(IntegrityPress.org) – On August 31, Danelo Cavalcante pushed his hands and feet against the interior of two opposing side-by-side walls in his Pennsylvania prison and walked up and out of his correctional facility. His escape would’ve made the Shawshank Redemption’s Andy Dufresne jealous, but his freedom was short-lived. The convicted murderer made headlines internationally and was captured not long thereafter.
Had Cavalcante been sentenced to New York’s Vernon C. Bain Correctional Center instead, his escape would’ve never happened – even if the facility had the same wall setup. Bain is a floating jail and the last of its kind, at least in the United States. The 31-year-old barge happens to be in the news today because it’s set to close for good by November 3.
It has been docked in waters adjacent to the South Bronx for the last three decades and its five-story height makes it resemble a cargo ship. According to New York officials, the unit’s closure has nothing to do with a decreasing amount of citywide criminality. They instead say the barge’s logistics make it difficult to maintain.
Bain sleeps 800 inmates, all of which are steadily being transferred to smaller units in the Big Apple’s extensive network of jails. The ship was initially brought to the area in 1992 to address an overcrowding issue in the city’s Alcatraz-like Rikers Island. Critics of the boat point to it as a symbol of what they say is America’s prison industrial complex.
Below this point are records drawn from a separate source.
===== config.mk =====
export PLATFORM = sky130hd
export DESIGN_NAME = sv39ptw_sequencer
export DESIGN_NICKNAME = d
export VERILOG_FILES = /design/src/rtl/sv39ptw_pkg.sv /design/src/rtl/sv39ptw_sequencer.sv
export SDC_FILE = /design/constraint.sdc
export NUM_CORES = 1
export LEC_CHECK = 0
export ABC_CLOCK_PERIOD_IN_PS = 800
export BUFFER_PORTS_ARGS = -buffer_cell sky130_fd_sc_hd__buf_4
export CAP_MARGIN = 25
export CORE_AREA = 2 2 39 41
export DETAILED_ROUTE_END_ITERATION = 16
export DIE_AREA = 0 0 41 43
export GPL_TIMING_DRIVEN = 0
export HOLD_SLACK_MARGIN = 0.02
export PLACE_DENSITY = 0.53
export SYNTH_ARGS = -nofsm -noshare
export SYNTH_HDL_FRONTEND = slang
export SYNTH_SLANG_ARGS = --single-unit

===== constraint.sdc =====
create_clock -name clk_i -period 0.8 [get_ports clk_i]
set_input_delay 0.04 -clock clk_i [delete_from_list [all_inputs] [get_ports clk_i]]
set_output_delay 0.04 -clock clk_i [all_outputs]
set_load 0.03 [all_outputs]

===== src/rtl/sv39ptw_pkg.sv =====
// Shared types, constants and microcode encodings of the Sv39 page table walker.
package sv39ptw_pkg;

  // Table store geometry.
  localparam int TABLE_PAGES  = 16;
  localparam int PTE_PER_PAGE = 512;
  localparam int IDX_W        = $clog2(PTE_PER_PAGE);
  localparam int PAGE_W       = $clog2(TABLE_PAGES);
  localparam int ADDR_W       = PAGE_W + IDX_W;
  localparam int FREE_W       = $clog2(TABLE_PAGES + 1);

  // Field widths.
  localparam int VA_W     = 38;
  localparam int PA_W     = 56;
  localparam int SIZE_W   = 32;
  localparam int PERM_W   = 8;
  localparam int PPN_W    = 44;
  localparam int PG_SHIFT = 12;
  localparam int VPN_W    = VA_W + 1 - PG_SHIFT;
  localparam int STATUS_W = 3;

  localparam logic [PERM_W-1:0] PTE_V = PERM_W'(1);

  typedef enum logic [STATUS_W-1:0] {
    ST_OK        = 3'd0,
    ST_NOT_FOUND = 3'd1,
    ST_RANGE     = 3'd2,
    ST_REMAP     = 3'd3,
    ST_FULL      = 3'd4
  } status_e;

  // Stored page table entry: PPN and the low flag byte.
  typedef struct packed {
    logic [PPN_W-1:0]  ppn;
    logic [PERM_W-1:0] flags;
  } pte_t;

  // Microcode step addresses.
  typedef enum logic [3:0] {
    S_RCLR  = 4'd0,
    S_IDLE  = 4'd1,
    S_START = 4'd2,
    S_ISSUE = 4'd3,
    S_TEST  = 4'd4,
    S_NODE  = 4'd5,
    S_PCLR  = 4'd6,
    S_LINK  = 4'd7,
    S_LEAF  = 4'd8,
    S_EMIT  = 4'd9
  } step_e;

  // Datapath operations.
  typedef enum logic [3:0] {
    OP_NOP   = 4'd0,
    OP_RCLR  = 4'd1,
    OP_LOAD  = 4'd2,
    OP_START = 4'd3,
    OP_READ  = 4'd4,
    OP_NODE  = 4'd5,
    OP_PCLR  = 4'd6,
    OP_LINK  = 4'd7,
    OP_LEAF  = 4'd8,
    OP_EMIT  = 4'd9
  } op_e;

  // Jump conditions.
  typedef enum logic [2:0] {
    C_NEVER     = 3'd0,
    C_ALWAYS    = 3'd1,
    C_CNT_MORE  = 3'd2,
    C_NO_ACCEPT = 3'd3,
    C_LEVEL0    = 3'd4,
    C_VALID     = 3'd5,
    C_OUT_BUSY  = 3'd6
  } cond_e;

  typedef struct packed {
    op_e   op;
    cond_e cond;
    step_e jump;
    step_e next;
  } uword_t;

  // Status flags from the datapath to the sequencer.
  typedef struct packed {
    logic stop;
    logic cnt_more;
    logic level0;
    logic pte_valid;
  } dp_flags_t;

endpackage
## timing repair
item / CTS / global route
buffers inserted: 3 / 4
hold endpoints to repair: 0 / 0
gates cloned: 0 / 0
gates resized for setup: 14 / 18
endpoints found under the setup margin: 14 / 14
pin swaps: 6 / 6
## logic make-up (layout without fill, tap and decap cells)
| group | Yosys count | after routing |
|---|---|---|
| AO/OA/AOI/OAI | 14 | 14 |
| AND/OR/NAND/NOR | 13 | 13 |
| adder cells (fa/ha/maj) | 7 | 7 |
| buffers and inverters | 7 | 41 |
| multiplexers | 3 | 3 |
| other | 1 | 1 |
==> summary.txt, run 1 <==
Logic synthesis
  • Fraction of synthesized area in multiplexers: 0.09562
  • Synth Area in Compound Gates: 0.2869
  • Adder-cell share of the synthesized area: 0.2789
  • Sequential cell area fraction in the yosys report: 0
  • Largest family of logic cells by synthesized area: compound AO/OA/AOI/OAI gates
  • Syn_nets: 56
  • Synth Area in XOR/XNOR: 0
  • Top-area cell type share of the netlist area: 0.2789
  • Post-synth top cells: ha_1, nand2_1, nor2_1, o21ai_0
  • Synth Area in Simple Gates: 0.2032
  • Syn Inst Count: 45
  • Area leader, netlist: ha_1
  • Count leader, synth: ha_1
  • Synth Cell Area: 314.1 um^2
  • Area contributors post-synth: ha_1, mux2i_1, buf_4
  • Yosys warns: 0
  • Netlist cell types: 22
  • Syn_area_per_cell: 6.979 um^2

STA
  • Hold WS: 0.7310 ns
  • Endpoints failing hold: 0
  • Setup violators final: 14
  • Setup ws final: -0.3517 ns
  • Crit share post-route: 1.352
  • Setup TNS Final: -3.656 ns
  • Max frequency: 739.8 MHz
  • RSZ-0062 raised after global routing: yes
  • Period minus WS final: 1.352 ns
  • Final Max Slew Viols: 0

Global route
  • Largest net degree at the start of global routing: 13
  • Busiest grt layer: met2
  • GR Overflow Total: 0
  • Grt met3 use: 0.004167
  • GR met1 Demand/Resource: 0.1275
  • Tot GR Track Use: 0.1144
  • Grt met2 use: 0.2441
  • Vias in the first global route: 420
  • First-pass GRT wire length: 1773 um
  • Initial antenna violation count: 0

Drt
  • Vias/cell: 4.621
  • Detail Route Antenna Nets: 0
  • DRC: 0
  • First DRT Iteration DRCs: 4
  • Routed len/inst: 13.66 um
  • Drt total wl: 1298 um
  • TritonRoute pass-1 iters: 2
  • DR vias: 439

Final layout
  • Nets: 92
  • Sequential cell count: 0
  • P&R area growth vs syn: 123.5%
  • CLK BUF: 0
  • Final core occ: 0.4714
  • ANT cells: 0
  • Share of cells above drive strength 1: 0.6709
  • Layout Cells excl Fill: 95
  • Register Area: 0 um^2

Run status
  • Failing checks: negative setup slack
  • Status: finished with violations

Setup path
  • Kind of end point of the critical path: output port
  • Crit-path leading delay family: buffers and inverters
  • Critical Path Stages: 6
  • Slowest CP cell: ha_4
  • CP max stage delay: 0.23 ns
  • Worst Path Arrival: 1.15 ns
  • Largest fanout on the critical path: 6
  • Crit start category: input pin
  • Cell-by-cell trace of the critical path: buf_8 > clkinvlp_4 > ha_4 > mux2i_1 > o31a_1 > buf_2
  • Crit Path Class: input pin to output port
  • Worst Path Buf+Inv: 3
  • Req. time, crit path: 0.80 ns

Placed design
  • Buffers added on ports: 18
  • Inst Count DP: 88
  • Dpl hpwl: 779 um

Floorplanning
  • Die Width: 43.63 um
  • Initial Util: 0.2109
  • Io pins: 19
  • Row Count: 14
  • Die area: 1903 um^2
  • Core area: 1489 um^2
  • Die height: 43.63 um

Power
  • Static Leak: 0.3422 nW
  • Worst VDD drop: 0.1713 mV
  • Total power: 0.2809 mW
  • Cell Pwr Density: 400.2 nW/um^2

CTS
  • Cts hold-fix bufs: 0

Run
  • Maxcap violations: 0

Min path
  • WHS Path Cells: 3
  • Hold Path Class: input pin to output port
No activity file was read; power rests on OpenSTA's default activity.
Almost 2 million men and women are incarcerated in the United States, about 1.25 million of which are serving lengthy prison-specific sentences in locations other than their local county jail. When Bain was first used to house prisoners awaiting trial, there were four other similar units in use in the area.
Each was eventually shut down, with Bain being the lone holdout. Prison barges have been in use in the nation since America’s war for independence with Great Britain.